Dataset items:
- - -

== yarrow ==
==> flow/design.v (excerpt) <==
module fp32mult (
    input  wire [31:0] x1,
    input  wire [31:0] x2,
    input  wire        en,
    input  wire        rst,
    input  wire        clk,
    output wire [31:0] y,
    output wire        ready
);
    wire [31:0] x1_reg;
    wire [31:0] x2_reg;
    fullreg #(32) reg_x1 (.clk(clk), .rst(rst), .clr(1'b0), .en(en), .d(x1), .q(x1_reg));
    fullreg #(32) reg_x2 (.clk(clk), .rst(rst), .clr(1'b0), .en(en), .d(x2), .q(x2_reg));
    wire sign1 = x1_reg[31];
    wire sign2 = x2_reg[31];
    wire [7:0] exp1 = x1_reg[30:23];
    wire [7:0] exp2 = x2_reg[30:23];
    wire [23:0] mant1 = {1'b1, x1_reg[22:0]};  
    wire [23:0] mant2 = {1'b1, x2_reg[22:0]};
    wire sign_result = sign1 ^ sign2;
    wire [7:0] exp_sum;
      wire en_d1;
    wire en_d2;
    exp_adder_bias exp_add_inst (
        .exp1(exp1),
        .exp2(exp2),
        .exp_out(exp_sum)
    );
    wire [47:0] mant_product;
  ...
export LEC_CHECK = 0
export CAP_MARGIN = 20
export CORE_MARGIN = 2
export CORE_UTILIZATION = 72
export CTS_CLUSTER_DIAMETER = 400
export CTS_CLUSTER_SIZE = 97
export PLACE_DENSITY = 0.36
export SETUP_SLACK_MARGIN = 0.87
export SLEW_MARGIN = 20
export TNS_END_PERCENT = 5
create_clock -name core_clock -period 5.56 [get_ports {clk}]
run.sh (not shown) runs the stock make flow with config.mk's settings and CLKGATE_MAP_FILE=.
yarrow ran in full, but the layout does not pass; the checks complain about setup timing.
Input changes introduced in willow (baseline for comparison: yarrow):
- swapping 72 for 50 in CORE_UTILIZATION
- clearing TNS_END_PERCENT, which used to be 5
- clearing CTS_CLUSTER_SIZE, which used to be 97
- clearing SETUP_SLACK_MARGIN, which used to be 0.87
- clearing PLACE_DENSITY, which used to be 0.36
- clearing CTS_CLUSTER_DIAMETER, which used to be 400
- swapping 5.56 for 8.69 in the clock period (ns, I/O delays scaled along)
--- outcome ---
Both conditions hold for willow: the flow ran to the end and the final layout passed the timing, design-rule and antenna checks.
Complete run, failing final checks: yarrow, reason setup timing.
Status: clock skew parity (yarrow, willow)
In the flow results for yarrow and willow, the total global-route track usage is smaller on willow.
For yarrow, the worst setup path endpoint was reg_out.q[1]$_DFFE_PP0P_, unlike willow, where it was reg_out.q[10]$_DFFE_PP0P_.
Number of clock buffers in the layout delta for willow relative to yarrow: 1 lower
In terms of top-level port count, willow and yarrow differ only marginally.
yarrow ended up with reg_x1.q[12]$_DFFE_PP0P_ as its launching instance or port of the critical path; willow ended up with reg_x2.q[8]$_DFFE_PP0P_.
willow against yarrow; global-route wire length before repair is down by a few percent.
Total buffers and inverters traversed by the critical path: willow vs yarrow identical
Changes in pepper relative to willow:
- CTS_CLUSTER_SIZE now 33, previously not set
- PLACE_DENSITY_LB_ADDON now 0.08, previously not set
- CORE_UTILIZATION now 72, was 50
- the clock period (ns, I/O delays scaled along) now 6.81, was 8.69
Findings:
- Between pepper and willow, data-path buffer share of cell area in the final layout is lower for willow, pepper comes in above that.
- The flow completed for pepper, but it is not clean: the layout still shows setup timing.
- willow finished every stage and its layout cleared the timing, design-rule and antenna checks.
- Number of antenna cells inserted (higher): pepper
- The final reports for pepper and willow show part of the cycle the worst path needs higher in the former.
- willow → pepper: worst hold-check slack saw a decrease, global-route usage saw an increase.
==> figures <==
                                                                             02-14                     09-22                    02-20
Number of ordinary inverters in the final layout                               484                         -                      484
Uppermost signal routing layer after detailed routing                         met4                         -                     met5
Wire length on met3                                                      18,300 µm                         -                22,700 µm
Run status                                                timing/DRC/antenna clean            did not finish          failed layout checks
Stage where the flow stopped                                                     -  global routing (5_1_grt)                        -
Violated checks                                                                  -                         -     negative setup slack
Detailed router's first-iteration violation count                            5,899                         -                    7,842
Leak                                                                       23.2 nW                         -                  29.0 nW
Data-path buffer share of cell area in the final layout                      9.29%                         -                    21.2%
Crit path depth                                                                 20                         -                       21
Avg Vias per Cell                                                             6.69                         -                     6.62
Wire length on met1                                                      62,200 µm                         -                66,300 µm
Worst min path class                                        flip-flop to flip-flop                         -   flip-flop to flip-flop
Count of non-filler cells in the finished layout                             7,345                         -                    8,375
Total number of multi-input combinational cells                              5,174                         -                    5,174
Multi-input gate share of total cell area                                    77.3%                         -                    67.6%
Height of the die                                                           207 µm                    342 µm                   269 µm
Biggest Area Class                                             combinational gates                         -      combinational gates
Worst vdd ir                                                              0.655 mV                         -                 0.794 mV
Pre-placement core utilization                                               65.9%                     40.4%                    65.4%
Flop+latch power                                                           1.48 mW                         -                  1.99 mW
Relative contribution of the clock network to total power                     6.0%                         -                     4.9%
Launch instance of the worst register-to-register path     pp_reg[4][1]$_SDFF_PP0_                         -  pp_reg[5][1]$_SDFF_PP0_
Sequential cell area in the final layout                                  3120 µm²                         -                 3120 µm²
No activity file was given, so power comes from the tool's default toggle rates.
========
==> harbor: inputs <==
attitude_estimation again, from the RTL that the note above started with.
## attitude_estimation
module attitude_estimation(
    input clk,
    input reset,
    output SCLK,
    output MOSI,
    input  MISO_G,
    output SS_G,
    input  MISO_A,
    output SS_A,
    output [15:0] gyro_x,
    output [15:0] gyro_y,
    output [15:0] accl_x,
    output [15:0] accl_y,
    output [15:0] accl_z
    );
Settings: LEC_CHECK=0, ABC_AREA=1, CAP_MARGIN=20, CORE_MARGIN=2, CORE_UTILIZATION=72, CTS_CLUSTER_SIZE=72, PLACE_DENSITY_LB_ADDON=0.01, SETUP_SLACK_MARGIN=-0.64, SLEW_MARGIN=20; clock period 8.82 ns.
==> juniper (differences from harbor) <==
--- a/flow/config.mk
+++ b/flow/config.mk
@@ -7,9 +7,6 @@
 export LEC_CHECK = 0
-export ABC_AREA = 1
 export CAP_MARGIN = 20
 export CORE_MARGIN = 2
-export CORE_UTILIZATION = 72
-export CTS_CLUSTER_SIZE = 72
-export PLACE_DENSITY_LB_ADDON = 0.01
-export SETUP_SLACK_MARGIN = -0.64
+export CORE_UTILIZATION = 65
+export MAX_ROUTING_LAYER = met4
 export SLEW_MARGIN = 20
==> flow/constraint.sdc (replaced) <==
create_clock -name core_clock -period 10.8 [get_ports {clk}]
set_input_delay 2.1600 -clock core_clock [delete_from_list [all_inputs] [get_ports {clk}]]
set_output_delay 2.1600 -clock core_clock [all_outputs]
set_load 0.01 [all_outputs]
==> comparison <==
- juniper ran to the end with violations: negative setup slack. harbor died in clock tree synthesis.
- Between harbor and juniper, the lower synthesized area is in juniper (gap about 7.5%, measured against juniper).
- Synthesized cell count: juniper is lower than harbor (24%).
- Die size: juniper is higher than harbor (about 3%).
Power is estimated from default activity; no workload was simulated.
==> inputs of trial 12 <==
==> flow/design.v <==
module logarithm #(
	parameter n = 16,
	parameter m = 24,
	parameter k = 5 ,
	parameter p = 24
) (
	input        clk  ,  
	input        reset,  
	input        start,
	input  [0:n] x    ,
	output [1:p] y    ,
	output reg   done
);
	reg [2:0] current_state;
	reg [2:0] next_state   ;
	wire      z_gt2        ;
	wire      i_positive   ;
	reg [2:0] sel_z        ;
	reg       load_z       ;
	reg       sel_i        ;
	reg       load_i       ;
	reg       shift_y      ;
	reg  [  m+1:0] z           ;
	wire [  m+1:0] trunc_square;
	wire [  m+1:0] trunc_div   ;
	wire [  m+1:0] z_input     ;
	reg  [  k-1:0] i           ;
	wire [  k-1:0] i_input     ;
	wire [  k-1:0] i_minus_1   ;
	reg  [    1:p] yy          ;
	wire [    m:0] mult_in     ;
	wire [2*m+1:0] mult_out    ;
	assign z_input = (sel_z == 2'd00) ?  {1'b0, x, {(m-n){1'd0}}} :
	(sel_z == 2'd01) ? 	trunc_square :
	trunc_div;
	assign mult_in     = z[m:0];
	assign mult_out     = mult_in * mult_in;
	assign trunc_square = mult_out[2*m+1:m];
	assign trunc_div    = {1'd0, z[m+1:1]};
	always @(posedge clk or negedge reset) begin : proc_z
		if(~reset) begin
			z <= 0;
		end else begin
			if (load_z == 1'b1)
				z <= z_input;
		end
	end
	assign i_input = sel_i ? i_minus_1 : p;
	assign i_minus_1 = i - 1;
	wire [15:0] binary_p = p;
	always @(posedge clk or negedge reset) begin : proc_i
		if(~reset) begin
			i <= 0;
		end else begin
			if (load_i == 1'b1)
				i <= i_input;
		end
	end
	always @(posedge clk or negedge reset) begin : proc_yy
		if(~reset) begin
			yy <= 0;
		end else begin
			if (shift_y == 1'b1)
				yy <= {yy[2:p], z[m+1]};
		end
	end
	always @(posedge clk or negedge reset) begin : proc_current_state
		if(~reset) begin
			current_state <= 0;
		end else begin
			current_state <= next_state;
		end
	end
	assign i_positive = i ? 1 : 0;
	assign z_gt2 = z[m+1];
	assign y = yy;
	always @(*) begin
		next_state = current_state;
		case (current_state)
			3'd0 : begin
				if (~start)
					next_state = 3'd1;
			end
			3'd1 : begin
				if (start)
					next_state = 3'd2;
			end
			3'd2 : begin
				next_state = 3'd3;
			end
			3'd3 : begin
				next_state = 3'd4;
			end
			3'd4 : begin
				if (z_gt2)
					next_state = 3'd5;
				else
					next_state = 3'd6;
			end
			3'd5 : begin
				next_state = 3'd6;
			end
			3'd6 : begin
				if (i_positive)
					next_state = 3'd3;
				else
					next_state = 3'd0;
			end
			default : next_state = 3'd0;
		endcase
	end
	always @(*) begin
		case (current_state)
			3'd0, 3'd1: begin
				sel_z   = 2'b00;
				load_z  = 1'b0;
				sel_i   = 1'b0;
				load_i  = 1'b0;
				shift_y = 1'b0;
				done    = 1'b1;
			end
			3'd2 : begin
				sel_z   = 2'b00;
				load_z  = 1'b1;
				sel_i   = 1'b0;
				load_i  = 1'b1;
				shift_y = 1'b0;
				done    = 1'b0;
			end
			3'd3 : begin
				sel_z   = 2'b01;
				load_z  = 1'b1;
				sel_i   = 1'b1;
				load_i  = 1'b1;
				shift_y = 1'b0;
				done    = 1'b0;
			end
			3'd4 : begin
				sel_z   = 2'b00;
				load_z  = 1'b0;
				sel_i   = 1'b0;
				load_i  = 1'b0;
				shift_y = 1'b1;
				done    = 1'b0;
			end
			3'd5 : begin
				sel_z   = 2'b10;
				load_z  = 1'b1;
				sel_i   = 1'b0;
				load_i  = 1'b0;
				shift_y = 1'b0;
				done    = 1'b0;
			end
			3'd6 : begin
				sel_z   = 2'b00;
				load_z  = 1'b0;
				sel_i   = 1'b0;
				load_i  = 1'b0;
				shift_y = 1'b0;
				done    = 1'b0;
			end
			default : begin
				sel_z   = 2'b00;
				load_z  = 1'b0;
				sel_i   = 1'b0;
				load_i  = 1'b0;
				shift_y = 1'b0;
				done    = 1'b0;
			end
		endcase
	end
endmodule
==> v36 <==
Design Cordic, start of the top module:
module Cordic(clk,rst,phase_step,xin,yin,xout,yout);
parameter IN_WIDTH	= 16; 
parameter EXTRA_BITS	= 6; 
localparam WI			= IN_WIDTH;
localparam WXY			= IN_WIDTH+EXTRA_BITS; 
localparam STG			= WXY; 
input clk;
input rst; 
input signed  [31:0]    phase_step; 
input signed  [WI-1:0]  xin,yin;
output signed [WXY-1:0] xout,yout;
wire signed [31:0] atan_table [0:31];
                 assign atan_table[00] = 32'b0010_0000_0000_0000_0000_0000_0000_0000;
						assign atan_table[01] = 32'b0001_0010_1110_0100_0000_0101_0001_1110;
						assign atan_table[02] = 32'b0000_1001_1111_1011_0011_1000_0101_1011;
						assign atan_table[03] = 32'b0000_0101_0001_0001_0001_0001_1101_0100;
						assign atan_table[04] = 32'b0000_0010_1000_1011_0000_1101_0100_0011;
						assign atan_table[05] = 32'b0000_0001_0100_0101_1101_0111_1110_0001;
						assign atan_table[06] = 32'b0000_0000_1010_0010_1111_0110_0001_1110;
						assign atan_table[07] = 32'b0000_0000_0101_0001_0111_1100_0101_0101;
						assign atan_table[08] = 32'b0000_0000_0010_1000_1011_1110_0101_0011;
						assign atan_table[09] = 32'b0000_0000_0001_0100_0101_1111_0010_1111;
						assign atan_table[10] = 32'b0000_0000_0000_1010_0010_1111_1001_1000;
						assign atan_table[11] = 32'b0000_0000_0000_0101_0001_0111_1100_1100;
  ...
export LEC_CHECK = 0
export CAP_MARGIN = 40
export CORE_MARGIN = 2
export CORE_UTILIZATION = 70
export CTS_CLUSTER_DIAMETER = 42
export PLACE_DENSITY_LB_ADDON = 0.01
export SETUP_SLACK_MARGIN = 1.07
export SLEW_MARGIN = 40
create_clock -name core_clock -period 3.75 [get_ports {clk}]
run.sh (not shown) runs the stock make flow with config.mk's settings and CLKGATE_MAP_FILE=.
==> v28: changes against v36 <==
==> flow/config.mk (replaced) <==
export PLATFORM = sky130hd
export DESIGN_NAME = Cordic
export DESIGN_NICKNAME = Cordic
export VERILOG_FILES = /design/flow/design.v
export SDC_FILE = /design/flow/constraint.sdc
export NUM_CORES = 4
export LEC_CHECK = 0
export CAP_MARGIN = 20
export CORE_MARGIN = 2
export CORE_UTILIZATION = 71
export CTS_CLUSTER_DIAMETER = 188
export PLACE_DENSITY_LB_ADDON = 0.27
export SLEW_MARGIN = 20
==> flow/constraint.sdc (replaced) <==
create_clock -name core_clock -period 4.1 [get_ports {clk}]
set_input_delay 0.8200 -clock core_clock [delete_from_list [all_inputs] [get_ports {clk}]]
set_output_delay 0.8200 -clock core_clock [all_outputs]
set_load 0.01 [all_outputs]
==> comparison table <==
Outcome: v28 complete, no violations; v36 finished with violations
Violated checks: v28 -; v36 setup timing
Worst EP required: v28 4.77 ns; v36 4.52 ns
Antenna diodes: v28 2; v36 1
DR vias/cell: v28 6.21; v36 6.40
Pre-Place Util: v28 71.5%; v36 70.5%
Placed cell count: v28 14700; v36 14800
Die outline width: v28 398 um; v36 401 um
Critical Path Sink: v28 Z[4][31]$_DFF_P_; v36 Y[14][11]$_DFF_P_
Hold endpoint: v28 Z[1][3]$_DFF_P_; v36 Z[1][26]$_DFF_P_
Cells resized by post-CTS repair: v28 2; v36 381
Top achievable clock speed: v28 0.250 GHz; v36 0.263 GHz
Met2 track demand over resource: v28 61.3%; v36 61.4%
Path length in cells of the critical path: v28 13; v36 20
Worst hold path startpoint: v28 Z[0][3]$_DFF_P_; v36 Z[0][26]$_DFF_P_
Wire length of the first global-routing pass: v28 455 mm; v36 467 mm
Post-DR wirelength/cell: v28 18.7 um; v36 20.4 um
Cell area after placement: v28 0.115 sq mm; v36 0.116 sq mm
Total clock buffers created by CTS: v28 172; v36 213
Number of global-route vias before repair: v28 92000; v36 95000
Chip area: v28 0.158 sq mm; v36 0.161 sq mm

- - -

Work task: What you return should be exactly the lines above, starting at the one with "period 8.82 ns." and ending at the one with "- Die size: juniper", and nothing else.

Answer area:
Settings: LEC_CHECK=0, ABC_AREA=1, CAP_MARGIN=20, CORE_MARGIN=2, CORE_UTILIZATION=72, CTS_CLUSTER_SIZE=72, PLACE_DENSITY_LB_ADDON=0.01, SETUP_SLACK_MARGIN=-0.64, SLEW_MARGIN=20; clock period 8.82 ns.
==> juniper (differences from harbor) <==
--- a/flow/config.mk
+++ b/flow/config.mk
@@ -7,9 +7,6 @@
 export LEC_CHECK = 0
-export ABC_AREA = 1
 export CAP_MARGIN = 20
 export CORE_MARGIN = 2
-export CORE_UTILIZATION = 72
-export CTS_CLUSTER_SIZE = 72
-export PLACE_DENSITY_LB_ADDON = 0.01
-export SETUP_SLACK_MARGIN = -0.64
+export CORE_UTILIZATION = 65
+export MAX_ROUTING_LAYER = met4
 export SLEW_MARGIN = 20
==> flow/constraint.sdc (replaced) <==
create_clock -name core_clock -period 10.8 [get_ports {clk}]
set_input_delay 2.1600 -clock core_clock [delete_from_list [all_inputs] [get_ports {clk}]]
set_output_delay 2.1600 -clock core_clock [all_outputs]
set_load 0.01 [all_outputs]
==> comparison <==
- juniper ran to the end with violations: negative setup slack. harbor died in clock tree synthesis.
- Between harbor and juniper, the lower synthesized area is in juniper (gap about 7.5%, measured against juniper).
- Synthesized cell count: juniper is lower than harbor (24%).
- Die size: juniper is higher than harbor (about 3%).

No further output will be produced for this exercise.